EVs have several well-known drawbacks compared to comparable internal combustion engine cars. EVs cost more. They have inferior range. Recharging an EV takes much longer than filling up a gas tank. There are far fewer recharging stations than gas stations.

Due to those and other issues, unsold EVs are piling up on dealer lots. In November 2023, 4,000 auto dealers urged President Biden to “tap the brakes” on his vehicle electrification agenda. Despite “deep price cuts, manufacturer incentives, and generous government incentives,” the dealers noted, EVs “are not selling nearly as fast as they are arriving at our dealerships.” “With each passing day,” they stated, “it becomes more apparent that this attempted electric vehicle mandate is unrealistic based on current and forecasted customer demand.”

As if that were not bad enough, Ford Motor Company lost $4.7 billion on its EV program in 2023. As energy analyst Robert Bryce reports, that means Ford lost $64,731 for every EV it sold.

It is no wonder then, that the EPA decided to relax somewhat the tailpipe CO2 standards for model year 2027-2030 vehicles. But in 2032 the standards for passenger cars still end up at 73 grams CO2/mi, and the standards for light-trucks and combined fleet (passenger cars + light trucks) are virtually identical to the standards in the EPA’s May 2023 proposed rule.
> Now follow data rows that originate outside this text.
--- config.mk ---
export PLATFORM = sky130hd
export DESIGN_NAME = r4bf_queue
export DESIGN_NICKNAME = d
export VERILOG_FILES = /design/src/design/r4bf_queue.sv
export SDC_FILE = /design/constraint.sdc
export NUM_CORES = 1
export LEC_CHECK = 0
export ABC_CLOCK_PERIOD_IN_PS = 1200
export BUFFER_PORTS_ARGS = -buffer_cell sky130_fd_sc_hd__buf_4
export CAP_MARGIN = 0
export CELL_PAD_IN_SITES_DETAIL_PLACEMENT = 1
export CELL_PAD_IN_SITES_GLOBAL_PLACEMENT = 1
export CORE_MARGIN = 1.5
export CORE_UTILIZATION = 36
export CTS_CLUSTER_SIZE = 8
export DETAILED_ROUTE_END_ITERATION = 12
export HOLD_SLACK_MARGIN = 0.03
export PLACE_DENSITY = 0.81
export SLEW_MARGIN = 20
export SYNTH_ARGS = -nofsm -noshare
export SYNTH_HDL_FRONTEND = slang
export SYNTH_SLANG_ARGS = --single-unit
--- constraint.sdc ---
create_clock -name i_clk -period 1.2 [get_ports i_clk]
set_input_delay 0.36 -clock i_clk [delete_from_list [all_inputs] [get_ports i_clk]]
set_output_delay 0.36 -clock i_clk [all_outputs]
set_load 0.03 [all_outputs]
Proposed vs. Final tailpipe GHG standards

                                     Cars                                  Trucks                          Combined

                      Proposed     Final            Proposed     Final           Proposed      Final

2027134139163184152170
2028116125142165131153
202999112120146111136
20309199110128102119
2031829610010993102
2032737389908285
Data Source: EPA (numbers refer to grams of CO2/mi)

Although slightly less stringent than the proposed standards, the final standards drive approximately the same level of vehicle electrification.

Figure Source: EPA. ICE means internal combustion engine. HEV means hybrid electric vehicle. PHEV means plug-in hybrid electric vehicle. BEV means battery electric vehicle. In EPA parlance, BEVs and PHEVs are both “electrified vehicles” or plug-in electric vehicles (PEVs).

“The moral of the story,” my colleague Daren Bakst observes, “is that almost 70 percent of new cars and light trucks will be plug-in electric vehicles, and less than 30 percent of new light-duty sales will be internal combustion engine vehicles.”

The good news is that, legally, the EPA is cruising for a bruising. The final rule flagrantly flouts the Supreme Court’s ruling in West Virginia v. EPA (2022), which vacated the agency’s so-called Clean Power Plan. Whether gasoline- and diesel-powered cars should be banned is a major question of national policy. Whether the EPA should wield the powers of an industrial policy czar for the automotive sector is a major question of national policy. Neither Section 202 of the Clean Air Act nor any other provision of law expressly authorizes the EPA to phase out internal combustion engine vehicle sales or restructure the automotive sector. The EPA’s rule is unlawful and merits prompt review by the Supreme Court.